Filter the lines below, copying only those with the string "IDLE".

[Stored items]
──────────────────────────────
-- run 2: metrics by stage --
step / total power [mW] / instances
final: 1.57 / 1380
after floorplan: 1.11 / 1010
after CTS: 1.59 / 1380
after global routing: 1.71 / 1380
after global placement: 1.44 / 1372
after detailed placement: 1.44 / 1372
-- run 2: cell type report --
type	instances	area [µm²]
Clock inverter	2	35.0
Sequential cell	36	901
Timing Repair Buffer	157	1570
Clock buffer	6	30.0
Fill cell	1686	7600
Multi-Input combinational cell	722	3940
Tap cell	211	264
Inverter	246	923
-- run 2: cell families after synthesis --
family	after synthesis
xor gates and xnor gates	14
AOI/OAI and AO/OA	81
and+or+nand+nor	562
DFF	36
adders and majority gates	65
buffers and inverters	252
[src/rtl/rggen_local_bus_pkg.sv]
// Shared types and helpers for the local-bus register decoder.
package rggen_local_bus_pkg;

    typedef enum logic [2:0] {
        IDLE    = 3'b001,
        ACCESS  = 3'b010,
        RESPOND = 3'b100
    } state_e;

    localparam logic [1:0] STATUS_OKAY   = 2'b00;
    localparam logic [1:0] STATUS_ERROR  = 2'b01;
    localparam logic [1:0] STATUS_EXOKAY = 2'b10;

    // Byte address to register word index for a bus of data_width bits.
    function automatic logic [31:0] word_index(input logic [31:0] address,
                                               input int unsigned data_width = 32);
        return address >> $clog2(data_width / 8);
    endfunction

endpackage

[src/rtl/rggen_local_bus_decoder.sv]
// Local-bus command decoder: selects one register slot, waits for its ready,
// and returns data/status. Unaligned, unmapped and timed-out accesses get SLVERR.
module rggen_local_bus_decoder
    import rggen_local_bus_pkg::*;
#(
    parameter int DATA_WIDTH          = 32,
    parameter int LOCAL_ADDRESS_WIDTH = 16,
    parameter int REGISTERS           = 4,
    parameter int TIMEOUT_CYCLES      = 16
) (
    input  logic                            clk,
    input  logic                            rst,
    input  logic                            i_command_valid,
    input  logic                            i_write,
    input  logic                            i_read,
    input  logic [LOCAL_ADDRESS_WIDTH-1:0]  i_address,
    input  logic [DATA_WIDTH/8-1:0]         i_strobe,
    input  logic [DATA_WIDTH-1:0]           i_write_data,
    input  logic [DATA_WIDTH-1:0]           i_write_mask,
    output logic                            o_response_ready,
    output logic [DATA_WIDTH-1:0]           o_read_data,
    output logic [1:0]                      o_status,
    output logic [REGISTERS-1:0]            o_reg_select,
    output logic                            o_reg_write,
    output logic                            o_reg_read,
    output logic [DATA_WIDTH-1:0]           o_reg_write_data,
    output logic [DATA_WIDTH-1:0]           o_reg_write_mask,
    input  logic [REGISTERS-1:0]            i_reg_ready,
    input  logic [REGISTERS*DATA_WIDTH-1:0] i_reg_read_data,
    input  logic [REGISTERS-1:0]            i_reg_error
);

    localparam int IDX_W = (REGISTERS > 1) ? $clog2(REGISTERS) : 1;
    localparam int CNT_W = (TIMEOUT_CYCLES < 1) ? 1 : $clog2(TIMEOUT_CYCLES + 1);
    localparam logic [CNT_W-1:0] TIMEOUT_VAL = CNT_W'(TIMEOUT_CYCLES);
    localparam logic [31:0]      LOW_MASK    = 32'(DATA_WIDTH / 8 - 1);

    state_e                  state;
    logic [IDX_W-1:0]        index_q;
    logic [CNT_W-1:0]        count;
    logic [31:0]             addr_ext;
    logic [31:0]             index_full;
    logic                    hit;
    logic [REGISTERS-1:0]    select_next;
    logic [DATA_WIDTH-1:0]   slot_data;
    logic                    unused_strobe;

    // Slots are written through the bit mask, so the byte strobe has no consumer.
    assign unused_strobe = ^i_strobe;

    assign addr_ext    = 32'(i_address);
    assign index_full  = word_index(addr_ext, DATA_WIDTH);
    assign hit         = ((addr_ext & LOW_MASK) == '0) && (index_full < 32'(REGISTERS))
                         && (i_write || i_read);
    assign select_next = {{(REGISTERS-1){1'b0}}, 1'b1} << index_full;
    assign slot_data   = i_reg_read_data[index_q*DATA_WIDTH +: DATA_WIDTH];

    always_ff @(posedge clk or posedge rst) begin
        if (rst) begin
            state            <= IDLE;
            index_q          <= '0;
            count            <= '0;
            o_response_ready <= 1'b0;
            o_read_data      <= '0;
            o_status         <= STATUS_OKAY;
            o_reg_select     <= '0;
            o_reg_write      <= 1'b0;
            o_reg_read       <= 1'b0;
            o_reg_write_data <= '0;
            o_reg_write_mask <= '0;
        end else begin
            case (state)
                IDLE: begin
                    if (i_command_valid) begin
                        if (hit) begin
                            state            <= ACCESS;
                            index_q          <= index_full[IDX_W-1:0];
                            o_reg_select     <= select_next;
                            o_reg_write      <= i_write;
                            o_reg_read       <= i_read;
                            o_reg_write_data <= i_write_data;
                            o_reg_write_mask <= i_write_mask;
                        end else begin
                            state            <= RESPOND;
                            o_response_ready <= 1'b1;
                            o_read_data      <= '0;
                            o_status         <= STATUS_ERROR;
                        end
                    end
                end
                ACCESS: begin
                    // Ready is checked first so a late ready still beats the timeout.
                    if (i_reg_ready[index_q]) begin
                        state            <= RESPOND;
                        o_response_ready <= 1'b1;
                        o_read_data      <= o_reg_read ? slot_data : '0;
                        o_status         <= {1'b0, i_reg_error[index_q]};
                        o_reg_select     <= '0;
                        o_reg_write      <= 1'b0;
                        o_reg_read       <= 1'b0;
                    end else if ((TIMEOUT_CYCLES != 0) && (count == TIMEOUT_VAL)) begin
                        state            <= RESPOND;
                        o_response_ready <= 1'b1;
                        o_read_data      <= '0;
                        o_status         <= STATUS_ERROR;
                        o_reg_select     <= '0;
                        o_reg_write      <= 1'b0;
                        o_reg_read       <= 1'b0;
                    end else if (TIMEOUT_CYCLES != 0) begin
                        count <= count + 1'b1;
                    end
                end
                RESPOND: begin
                    state            <= IDLE;
                    count            <= '0;
                    o_response_ready <= 1'b0;
                    o_read_data      <= '0;
                    o_status         <= STATUS_OKAY;
                end
                default: state <= IDLE;
            endcase
        end
    end

    assert property (@(posedge clk) disable iff (rst) $onehot0(o_reg_select));
    assert property (@(posedge clk) disable iff (rst) o_response_ready |=> !o_response_ready);

endmodule

[config.mk]
export PLATFORM = sky130hd
export DESIGN_NAME = rggen_local_bus_decoder
export DESIGN_NICKNAME = d
export VERILOG_FILES = /design/src/rtl/rggen_local_bus_pkg.sv /design/src/rtl/rggen_local_bus_decoder.sv
export SDC_FILE = /design/constraint.sdc
export NUM_CORES = 1
export LEC_CHECK = 0
export CORE_AREA = 2 2 129 131
export CTS_CLUSTER_SIZE = 14
export DETAILED_ROUTE_END_ITERATION = 10
export DIE_AREA = 0 0 131 133
export PLACE_DENSITY = 0.76
export RECOVER_POWER = 50
export SKIP_LAST_GASP = 1
export SYNTH_ARGS = -nofsm -noshare
export SYNTH_HDL_FRONTEND = slang
export SYNTH_SLANG_ARGS = --single-unit
[constraint.sdc]
create_clock -name clk -period 4.1 [get_ports clk]
set_input_delay 0.82 -clock clk [delete_from_list [all_inputs] [get_ports clk]]
set_output_delay 0.82 -clock clk [all_outputs]
set_load 0.01 [all_outputs]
──────────────────────────────
» **WRITTEN SOLUTION**:
        IDLE    = 3'b001,
            state            <= IDLE;
                IDLE: begin
                    state            <= IDLE;
                default: state <= IDLE;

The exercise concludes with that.